**config.mk**
```make
export PLATFORM = sky130hd
export DESIGN_NAME = rolling_key_xor_packet_cipher
export DESIGN_NICKNAME = d
export VERILOG_FILES = /design/src/design/rkx_pkg.sv /design/src/design/rkx_front.sv /design/src/design/rkx_back.sv /design/src/design/rolling_key_xor_packet_cipher.sv
export SDC_FILE = /design/constraint.sdc
export NUM_CORES = 1
export LEC_CHECK = 0
export ABC_AREA = 1
export BUFFER_PORTS_ARGS = -buffer_cell sky130_fd_sc_hd__buf_2
export CAP_MARGIN = 20
export CORE_ASPECT_RATIO = 0.9
export CORE_MARGIN = 10
export CORE_UTILIZATION = 53
export CTS_CLUSTER_SIZE = 25
export DETAILED_ROUTE_END_ITERATION = 6
export PLACE_DENSITY = 0.77
export SYNTH_ARGS = -nofsm -noshare
export SYNTH_HDL_FRONTEND = slang
export SYNTH_SLANG_ARGS = --single-unit
```
**constraint.sdc**
```tcl
create_clock -name clk -period 3.9 [get_ports clk]
set_input_delay 0.39 -clock clk [delete_from_list [all_inputs] [get_ports clk]]
set_output_delay 0.39 -clock clk [all_outputs]
set_load 0.03 [all_outputs]
```
## src/hdl/padf_pkg.sv

```systemverilog
// Shared types, codes and constants of the phase-angle dimmer with fade.
`timescale 1ns / 1ps
`default_nettype none
package padf_pkg;

  localparam int COMMAND_W     = 2;
  localparam int RATE_W        = 16;
  localparam int TARGET_W      = 7;
  localparam int LEVEL_W       = 21;
  localparam int RELOAD_W      = 10;
  localparam int SCALE_W       = 14;

  localparam int LEVEL_SCALE   = 10000;
  localparam int LEVEL_MAX     = 1100000;
  localparam int FULL_ON_LEVEL = 900000;
  localparam int WINDOW_SPAN   = 20000;

  localparam int RELOAD_RESET  = 100;
  localparam int RATE_RESET    = 10;

  localparam int COUNTER_WIDTH_DEFAULT = 16;
  localparam int QUEUE_DEPTH           = 2;

  typedef enum logic [COMMAND_W-1:0] {
    CMD_TICK        = 2'd0,
    CMD_FADE_UP     = 2'd1,
    CMD_FADE_DOWN   = 2'd2,
    CMD_FADE_TARGET = 2'd3
  } command_t;

  typedef enum logic [1:0] {
    MODE_IDLE   = 2'd0,
    MODE_UP     = 2'd1,
    MODE_DOWN   = 2'd2,
    MODE_TARGET = 2'd3
  } fade_mode_t;

  // Decoded item as it waits between the front and the back.
  typedef struct packed {
    command_t            command;
    logic                is_tick;
    logic                zero_cross;
    logic [RATE_W-1:0]   rate;
    logic [LEVEL_W-1:0]  target_scaled;
  } op_t;

  typedef struct packed {
    logic                gate;
    logic [LEVEL_W-1:0]  level;
    fade_mode_t          fade_mode;
  } result_t;

endpackage
`default_nettype wire

```

## src/hdl/phase_angle_dimmer_with_fade_top.sv

```systemverilog
// Top level of the triac phase-angle dimmer with fade.
//
// Usage: items enter through a queue-like port. An item is taken at a rising
// edge with in_push high and in_full low. A command of zero is a tick that
// updates the triac gate from the level and the phase counter (reloaded on a
// zero-cross mark) and applies one fade step; the other commands start a fade
// and latch its rate (and the target of a fade to target). Every item yields
// exactly one result, delivered in order through out_empty and out_pop; a
// transaction completes at an edge with out_pop high and out_empty low.
// The back end executes an item at the edge at which its result enters the
// result queue. Throughput is one item per cycle while the result queue has
// room; the back end updates its state once per item.
// The front end decodes each item into a two-entry operation queue; the back
// end fires whenever that queue holds an item and the two-entry result queue
// has room. When the receiver stalls, the result queue fills, the back end
// stops, the operation queue fills and in_full rises; nothing is lost.
// The counter_reload register is written over cfg_valid/cfg_ready/cfg_data;
// cfg_ready is always high, and writes belong to idle periods.
// Reset (synchronous, rst_n low) empties both queues, clears level, counter,
// mode, target and gate, sets the rate to 10 and counter_reload to 100.
`timescale 1ns / 1ps
`default_nettype none
module phase_angle_dimmer_with_fade_top #(
  parameter int COUNTER_WIDTH = padf_pkg::COUNTER_WIDTH_DEFAULT
) (
  input  wire logic                           clk,
  input  wire logic                           rst_n,
  input  wire logic                           in_push,
  output logic                                in_full,
  input  wire logic [padf_pkg::COMMAND_W-1:0] in_command,
  input  wire logic                           in_zero_cross,
  input  wire logic [padf_pkg::RATE_W-1:0]    in_rate,
  input  wire logic [padf_pkg::TARGET_W-1:0]  in_target,
  output logic                                out_empty,
  input  wire logic                           out_pop,
  output logic                                out_gate,
  output logic [padf_pkg::LEVEL_W-1:0]        out_level,
  output logic [1:0]                          out_fade_mode,
  input  wire logic                           cfg_valid,
  output logic                                cfg_ready,
  input  wire logic [padf_pkg::RELOAD_W-1:0]  cfg_data
);

  padf_pkg::op_t     front_op;
  padf_pkg::op_t     queued_op;
  padf_pkg::result_t back_result;
  padf_pkg::result_t head_result;
  logic              op_full, op_empty;
  logic              res_full;
  logic              back_fire;

  // Configuration writes are always accepted.
  assign cfg_ready = 1'b1;

  padf_front u_front (
    .command    (in_command),
    .zero_cross (in_zero_cross),
    .rate       (in_rate),
    .target     (in_target),
    .op         (front_op)
  );

  padf_fifo #(
    .WIDTH ($bits(padf_pkg::op_t)),
    .DEPTH (padf_pkg::QUEUE_DEPTH)
  ) u_op_queue (
    .clk     (clk),
    .rst_n   (rst_n),
    .wr_en   (in_push),
    .wr_data (front_op),
    .full    (op_full),
    .rd_en   (back_fire),
    .rd_data (queued_op),
    .empty   (op_empty)
  );

  assign in_full = op_full;

  // The back end executes the oldest operation whenever its result has room.
  assign back_fire = !op_empty && !res_full;

  padf_back #(
    .COUNTER_WIDTH (COUNTER_WIDTH)
  ) u_back (
    .clk        (clk),
    .rst_n      (rst_n),
    .cfg_we     (cfg_valid && cfg_ready),
    .cfg_reload (cfg_data),
    .fire       (back_fire),
    .op         (queued_op),
    .result     (back_result)
  );

  padf_fifo #(
    .WIDTH ($bits(padf_pkg::result_t)),
    .DEPTH (padf_pkg::QUEUE_DEPTH)
  ) u_res_queue (
    .clk     (clk),
    .rst_n   (rst_n),
    .wr_en   (back_fire),
    .wr_data (back_result),
    .full    (res_full),
    .rd_en   (out_pop),
    .rd_data (head_result),
    .empty   (out_empty)
  );

  assign out_gate      = head_result.gate;
  assign out_level     = head_result.level;
  assign out_fade_mode = head_result.fade_mode;

  // The level reported never leaves its clamped range.
  a_level_bound: assert property (@(posedge clk) disable iff (!rst_n)
    !out_empty |-> (out_level <= padf_pkg::LEVEL_W'(padf_pkg::LEVEL_MAX)))
    else $error("result level above upper limit");

  // An accepted transaction is waiting in the operation queue in the cycle after it is taken.
  a_op_queued: assert property (@(posedge clk) disable iff (!rst_n)
    (in_push && !in_full) |=> !op_empty)
    else $error("accepted item missing from operation queue");

  // A fade command reports its own mode in its result.
  a_cmd_mode: assert property (@(posedge clk) disable iff (!rst_n)
    (back_fire && !queued_op.is_tick) |->
      (back_result.fade_mode == padf_pkg::fade_mode_t'(queued_op.command)))
    else $error("fade command result carries wrong mode");

endmodule
`default_nettype wire

```

## src/hdl/padf_fifo.sv

```systemverilog
// Small register-based first-in first-out queue.
`timescale 1ns / 1ps
`default_nettype none
module padf_fifo #(
  parameter int WIDTH = 8,
  parameter int DEPTH = 2
) (
  input  wire logic             clk,
  input  wire logic             rst_n,
  input  wire logic             wr_en,
  input  wire logic [WIDTH-1:0] wr_data,
  output logic                  full,
  input  wire logic             rd_en,
  output logic [WIDTH-1:0]      rd_data,
  output logic                  empty
);

  localparam int AW = (DEPTH > 1) ? $clog2(DEPTH) : 1;
  localparam int NW = $clog2(DEPTH + 1);

  logic [WIDTH-1:0] mem_r [DEPTH];
  logic [AW-1:0]    wr_ptr_r, wr_ptr_nxt;
  logic [AW-1:0]    rd_ptr_r, rd_ptr_nxt;
  logic [NW-1:0]    count_r, count_nxt;
  logic             do_wr, do_rd;

  assign full    = (count_r == NW'(DEPTH));
  assign empty   = (count_r == '0);
  assign do_wr   = wr_en && !full;
  assign do_rd   = rd_en && !empty;
  assign rd_data = mem_r[rd_ptr_r];

  always_comb begin
    wr_ptr_nxt = wr_ptr_r;
    rd_ptr_nxt = rd_ptr_r;
    count_nxt  = count_r;
    if (do_wr) begin
      wr_ptr_nxt = (wr_ptr_r == AW'(DEPTH - 1)) ? '0 : wr_ptr_r + AW'(1);
    end
    if (do_rd) begin
      rd_ptr_nxt = (rd_ptr_r == AW'(DEPTH - 1)) ? '0 : rd_ptr_r + AW'(1);
    end
    if (do_wr && !do_rd) begin
      count_nxt = count_r + NW'(1);
    end else if (do_rd && !do_wr) begin
      count_nxt = count_r - NW'(1);
    end
  end

  always_ff @(posedge clk) begin
    if (!rst_n) begin
      wr_ptr_r <= '0;
      rd_ptr_r <= '0;
      count_r  <= '0;
    end else begin
      wr_ptr_r <= wr_ptr_nxt;
      rd_ptr_r <= rd_ptr_nxt;
      count_r  <= count_nxt;
    end
  end

  always_ff @(posedge clk) begin
    if (do_wr) begin
      mem_r[wr_ptr_r] <= wr_data;
    end
  end

endmodule
`default_nettype wire

```

## src/hdl/padf_front.sv

```systemverilog
// Front end: classifies an incoming item and scales the fade target.
`timescale 1ns / 1ps
`default_nettype none
module padf_front (
  input  wire logic [padf_pkg::COMMAND_W-1:0] command,
  input  wire logic                           zero_cross,
  input  wire logic [padf_pkg::RATE_W-1:0]    rate,
  input  wire logic [padf_pkg::TARGET_W-1:0]  target,
  output padf_pkg::op_t                       op
);

  logic [padf_pkg::LEVEL_W-1:0] target_ext;

  assign target_ext = {{(padf_pkg::LEVEL_W - padf_pkg::TARGET_W){1'b0}}, target};

  always_comb begin
    op.command       = padf_pkg::command_t'(command);
    op.is_tick       = (padf_pkg::command_t'(command) == padf_pkg::CMD_TICK);
    op.zero_cross    = zero_cross;
    op.rate          = rate;
    // A target of up to 127 whole units still fits the level width.
    op.target_scaled = target_ext * padf_pkg::LEVEL_W'(padf_pkg::LEVEL_SCALE);
  end

endmodule
`default_nettype wire

```

## src/hdl/padf_back.sv

```systemverilog
// Back end: holds the dimmer state and executes one decoded item per cycle while fire is high.
`timescale 1ns / 1ps
`default_nettype none
module padf_back #(
  parameter int COUNTER_WIDTH = padf_pkg::COUNTER_WIDTH_DEFAULT
) (
  input  wire logic                          clk,
  input  wire logic                          rst_n,
  input  wire logic                          cfg_we,
  input  wire logic [padf_pkg::RELOAD_W-1:0] cfg_reload,
  input  wire logic                          fire,
  input  padf_pkg::op_t                      op,
  output padf_pkg::result_t                  result
);

  localparam int LW = padf_pkg::LEVEL_W;
  localparam int SW = COUNTER_WIDTH + padf_pkg::SCALE_W;

  logic [padf_pkg::RELOAD_W-1:0] reload_r;
  logic [LW-1:0]                 level_r, level_nxt;
  logic [COUNTER_WIDTH-1:0]      pc_r, pc_nxt;
  padf_pkg::fade_mode_t          mode_r, mode_nxt;
  logic [LW-1:0]                 tgt_r, tgt_nxt;
  logic [padf_pkg::RATE_W-1:0]   rate_r, rate_nxt;
  logic                          gate_r, gate_nxt;

  logic [COUNTER_WIDTH+padf_pkg::RELOAD_W-1:0] reload_wide;
  logic [COUNTER_WIDTH-1:0] pc_eff;
  logic [SW-1:0]            scaled;
  logic [SW-1:0]            win_lo, win_hi;
  logic [LW:0]              sum_up;
  logic [LW-1:0]            lv_up, lv_down, lv_tgt;
  logic [LW:0]              l_plus, t_plus;

  assign reload_wide = {{COUNTER_WIDTH{1'b0}}, reload_r};
  assign pc_eff      = op.zero_cross ? reload_wide[COUNTER_WIDTH-1:0] : pc_r;
  assign scaled      = {{padf_pkg::SCALE_W{1'b0}}, pc_eff} * SW'(padf_pkg::LEVEL_SCALE);
  assign win_lo      = SW'(level_r);
  assign win_hi      = SW'(level_r) + SW'(padf_pkg::WINDOW_SPAN);

  assign sum_up  = {1'b0, level_r} + (LW + 1)'(rate_r);
  assign lv_up   = (sum_up > (LW + 1)'(padf_pkg::LEVEL_MAX)) ?
                   LW'(padf_pkg::LEVEL_MAX) : sum_up[LW-1:0];
  assign lv_down = (LW'(rate_r) >= level_r) ? '0 : level_r - LW'(rate_r);
  assign lv_tgt  = (level_r < tgt_r) ? lv_up : ((level_r > tgt_r) ? lv_down : level_r);
  assign l_plus  = {1'b0, lv_tgt} + (LW + 1)'(padf_pkg::LEVEL_SCALE);
  assign t_plus  = {1'b0, tgt_r} + (LW + 1)'(padf_pkg::LEVEL_SCALE);

  always_comb begin
    level_nxt = level_r;
    pc_nxt    = pc_r;
    mode_nxt  = mode_r;
    tgt_nxt   = tgt_r;
    rate_nxt  = rate_r;
    gate_nxt  = gate_r;
    if (op.is_tick) begin
      if (level_r == '0) begin
        gate_nxt = 1'b0;
      end else if (level_r > LW'(padf_pkg::FULL_ON_LEVEL)) begin
        gate_nxt = 1'b1;
      end else begin
        gate_nxt = (scaled >= win_lo) && (scaled <= win_hi);
      end
      pc_nxt = (pc_eff != '0) ? pc_eff - COUNTER_WIDTH'(1) : pc_eff;
      unique case (mode_r)
        padf_pkg::MODE_UP: begin
          if (level_r < LW'(padf_pkg::FULL_ON_LEVEL)) level_nxt = lv_up;
          else mode_nxt = padf_pkg::MODE_IDLE;
        end
        padf_pkg::MODE_DOWN: begin
          if (level_r > LW'(padf_pkg::LEVEL_SCALE)) level_nxt = lv_down;
          else mode_nxt = padf_pkg::MODE_IDLE;
        end
        padf_pkg::MODE_TARGET: begin
          level_nxt = lv_tgt;
          if ((l_plus > {1'b0, tgt_r}) && ({1'b0, lv_tgt} < t_plus)) begin
            mode_nxt = padf_pkg::MODE_IDLE;
          end
        end
        default: begin
        end
      endcase
    end else begin
      mode_nxt = padf_pkg::fade_mode_t'(op.command);
      rate_nxt = op.rate;
      if (op.command == padf_pkg::CMD_FADE_TARGET) tgt_nxt = op.target_scaled;
    end
  end

  always_comb begin
    result.gate      = gate_nxt;
    result.level     = level_nxt;
    result.fade_mode = mode_nxt;
  end

  always_ff @(posedge clk) begin
    if (!rst_n) begin
      reload_r <= padf_pkg::RELOAD_W'(padf_pkg::RELOAD_RESET);
    end else if (cfg_we) begin
      reload_r <= cfg_reload;
    end
  end

  always_ff @(posedge clk) begin
    if (!rst_n) begin
      level_r <= '0;
      pc_r    <= '0;
      mode_r  <= padf_pkg::MODE_IDLE;
      tgt_r   <= '0;
      rate_r  <= padf_pkg::RATE_W'(padf_pkg::RATE_RESET);
      gate_r  <= 1'b0;
    end else if (fire) begin
      level_r <= level_nxt;
      pc_r    <= pc_nxt;
      mode_r  <= mode_nxt;
      tgt_r   <= tgt_nxt;
      rate_r  <= rate_nxt;
      gate_r  <= gate_nxt;
    end
  end

endmodule
`default_nettype wire
```

## config.mk

```make
export PLATFORM = sky130hd
export DESIGN_NAME = phase_angle_dimmer_with_fade_top
export DESIGN_NICKNAME = d
export VERILOG_FILES = /design/src/hdl/padf_pkg.sv /design/src/hdl/phase_angle_dimmer_with_fade_top.sv /design/src/hdl/padf_fifo.sv /design/src/hdl/padf_front.sv /design/src/hdl/padf_back.sv
export SDC_FILE = /design/constraint.sdc
export NUM_CORES = 1
export LEC_CHECK = 0
export ABC_AREA = 1
export BUFFER_PORTS_ARGS = -buffer_cell sky130_fd_sc_hd__buf_2
export CAP_MARGIN = 5
export CELL_PAD_IN_SITES_DETAIL_PLACEMENT = 1
export CELL_PAD_IN_SITES_GLOBAL_PLACEMENT = 2
export CORE_MARGIN = 1.5
export CORE_UTILIZATION = 39
export DETAILED_ROUTE_END_ITERATION = 7
export GPL_ROUTABILITY_DRIVEN = 0
export HOLD_SLACK_MARGIN = 0.02
export PLACE_DENSITY = 0.86
export SLEW_MARGIN = 20
export SYNTH_ARGS = -nofsm -noshare
export SYNTH_HDL_FRONTEND = slang
export SYNTH_HIERARCHICAL = 1
export SYNTH_SLANG_ARGS = --single-unit
export TNS_END_PERCENT = 20
```

## constraint.sdc

```tcl
create_clock -name clk -period 8.1 [get_ports clk]
set_input_delay 0.81 -clock clk [delete_from_list [all_inputs] [get_ports clk]]
set_output_delay 0.81 -clock clk [all_outputs]
set_load 0.1 [all_outputs]
```

==> metrics <==
run status=finished clean; CTS resizes=0; main flop type after synthesis=edfxtp_1; DP HPWL=around 55,000 um; Worst Setup End Kind=flip-flop; unrepaired setup endpoints after global routing=false; Final Critical Period=7.30 ns; Detailed Route WL=~70,000 um; 1st-iter DRT viols=1,121; core area=51,400 um^2; register area=between 5000 and 6000 um^2; Yosys warnings=6; Hold Crit Depth=1; Num CTS Buffers=26; remaining antenna violation count=0; H-tree Lvls=1; Max-Cap Viols=0; area of the multi-input gates=approximately 12,000 um^2; Final setup viols=0; final worst-path cycle share=between 90 and 100%; global-route wire length before repair=108,000 um; initial antenna violation count=4; Avg Cell Area, Syn=8.03 um^2; CP Class=reg -> reg; hold buffers post-CTS=0; Critical Path Start Type=flip-flop; Slew Viols, Final=0; R2R Path End=u_res_queue/mem_r[0][23]; setup_tns=0 ns; most frequent CP cell=nand2_1; final-report hold violation count=0; Seq/Total Area, Yosys=28.7%; #FFs+latches synth=between 200 and 250; CTS clk-pin slew, worst paths=around 0.06 ns; worst-path maximum fanout=15; worst reg2reg setup slack=approximately 0.80 ns; vias in the first global route=18.5k; Fmax=137 MHz; Reg2Reg Depth=33; Die Width=231 um; CTS Root Cell=clkbuf_16; Post-Syn Area=20,300 um^2; Hold Crit Start=in_zero_cross; GRT Total Usage=26.0%; starting density of the core=39.6%; Hold Crit Class=in -> reg; Clock Skew=0.0186 ns; Area after DPL=roughly 21,000 um^2; Max clock buf depth=3; setup bufs post-CTS=0; I/O Buffers=66; Hold Path Sink=u_op_queue/mem_r[1][37]; via/cell ratio=5.46; IO Pins=68; commonest non-fill, non-tap cells in the layout=422 x nand2_1, 367 x inv_1, 258 x ha_1; WP data required=8.41 ns; die area=53,500 um^2; FFs w/ async S/R, synth=0%; EDFF count, synth=between 100 and 150; clk sinks=about 230; DRC Markers=0; Slew HR=40.2%; routed len/inst=21.4 um; row count=83; commonest non-fill, non-tap cell in the layout=nand2_1; clk_lat worst skew=0.56 ns; 1st-pass router iterations=5; Syn-to-layout area delta=7.87%; # nets final=approximately 2.9k; Die Y=231 um; FILL cells=approximately 6.3k; count of cell types in the netlist=66; crit-path max cell delay=0.54 ns; via count=17.8k; cell count after synthesis=2,534; share of layout cells above drive strength 1=11.7%; Crit-path slowest cell=fa_1; Worst-Margin Slew=0.896 ns; worst setup margin=0.799 ns; pre-CTS setup slack=0.765 ns; TritonCTS clock tree=built; CP Data Arrival Time=roughly 7.6 ns; largest net degree at the start of global routing=69; grt total ovfl=0; final instance area=21,900 um^2
state kept, by name, summed over array words and instances, names as in the netlist, 2 cells and up, named ones only:
name,flops
u_back/rate_r,16
u_op_queue/count_r,2
u_back/tgt_r,21
u_res_queue/mem_r,48
u_back/level_r,21
u_back/reload_r,10
u_back/pc_r,16
u_res_queue/count_r,2
u_back/mode_r,2
u_op_queue/mem_r,82
cell families after synthesis:
group	count (synthesis)	share of synthesized area, %
AO/OA/AOI/OAI	480	13.2
XOR/XNOR	77	3.31
adder cells (fa/ha/maj)	303	20.3
buffers and inverters	500	10.6
flip-flops	227	28.7
multiplexers	65	4.70
other	2	0.0369
AND/OR/NAND/NOR	880	19.1
synthesized netlist by cell type, types with 5 or more instances:
master / count / area (um^2)
o31ai_1: 5 / 37.5
clkbuf_1: 48 / 180
buf_12: 6 / 120
mux2_2: 5 / 56.3
inv_2: 21 / 78.8
xnor2_1: 9 / 78.8
edfxtp_1: 130 / 3900
ha_1: 258 / 3230
dfxtp_1: 97 / 1940
buf_4: 37 / 278
buf_2: 8 / 40.0
o21ai_1: 17 / 85.1
inv_1: 367 / 1380
nor4_1: 14 / 87.6
nand3_1: 124 / 621
nor2_2: 8 / 50.1
or2_2: 15 / 93.8
nand3_2: 6 / 60.1
o21a_1: 5 / 37.5
nor2_1: 192 / 721
clkinv_1: 7 / 26.3
nand2_1: 422 / 1580
a21oi_1: 214 / 1070
nor3_1: 31 / 155
o21ai_0: 153 / 766
mux2_4: 60 / 901
o211ai_1: 38 / 285
fa_1: 45 / 901
xor2_1: 68 / 596
o2111ai_1: 5 / 43.8
nand2_2: 23 / 144
nand4_1: 26 / 163
o221ai_1: 5 / 43.8
cell type report:
type                    instances  area share (%)
repair buffers                 95            2.50
multi-input cells            1810            56.4
clock buffers                  38            3.31
flip-flops and latches        227            26.6
inverters                     396            6.78
diodes                          4          0.0456
clock inverters                10           0.439
well taps                     680            3.88
through the flow:
| stage | cells | hold WS, ns | util (%) |
|---|---|---|---|
| after floorplan | 2537 | 0.421 | - |
| after global placement | 3208 | 0.451 | 41.1 |
| after detailed placement | 3208 | 0.442 | 41.1 |
| after CTS | 3256 | 0.424 | 42.7 |
| after global routing | 3257 | 0.436 | 42.7 |
| final | 3260 | 0.448 | 42.7 |
per-layer routing:
metal	part of all wire, %	wire (um)	track usage (%)	up-vias
met1	46	31700	35.1	8712
met3	6.3	4390	4.50	109
li1	-	-	-	8474
met5	0	0	0	-
met2	46	32000	43.2	500
met4	2.2	1510	6.21	0
critical path: cells and delay by family, from the launching register on:
kind	cells	cell delay, ns
multiplexers	1	0.30
flip-flops	1	0.33
AND/OR/NAND/NOR	11	1.71
buffers and inverters	6	0.64
adder cells (fa/ha/maj)	7	2.75
AO/OA/AOI/OAI	7	1.15
XOR/XNOR	1	0.14
worst max-delay path by stage:
| stage | from | endpoint | slack [ns] |
|---|---|---|---|
| after floorplan | flip-flop | u_res_queue/mem_r[0][23] | 1.29 |
| after global placement | flip-flop | u_res_queue/mem_r[0][23] | 1.08 |
| after detailed placement | flip-flop | u_res_queue/mem_r[1][23] | 0.77 |
| after CTS | flip-flop | u_res_queue/mem_r[0][23] | 0.77 |
| after global routing | flip-flop | u_res_queue/mem_r[0][23] | 0.22 |
| final | flip-flop | u_res_queue/mem_r[0][23] | 0.80 |
Power is left out: the tool's default activity adds up to more than one toggle a clock period on the data nets, which glitch-free logic cannot reach.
--------------------
_Your goal:_ Report every line in the listing that holds the word "inverters".

_Written answer:_
buffers and inverters	500	10.6
inverters                     396            6.78
clock inverters                10           0.439
buffers and inverters	6	0.64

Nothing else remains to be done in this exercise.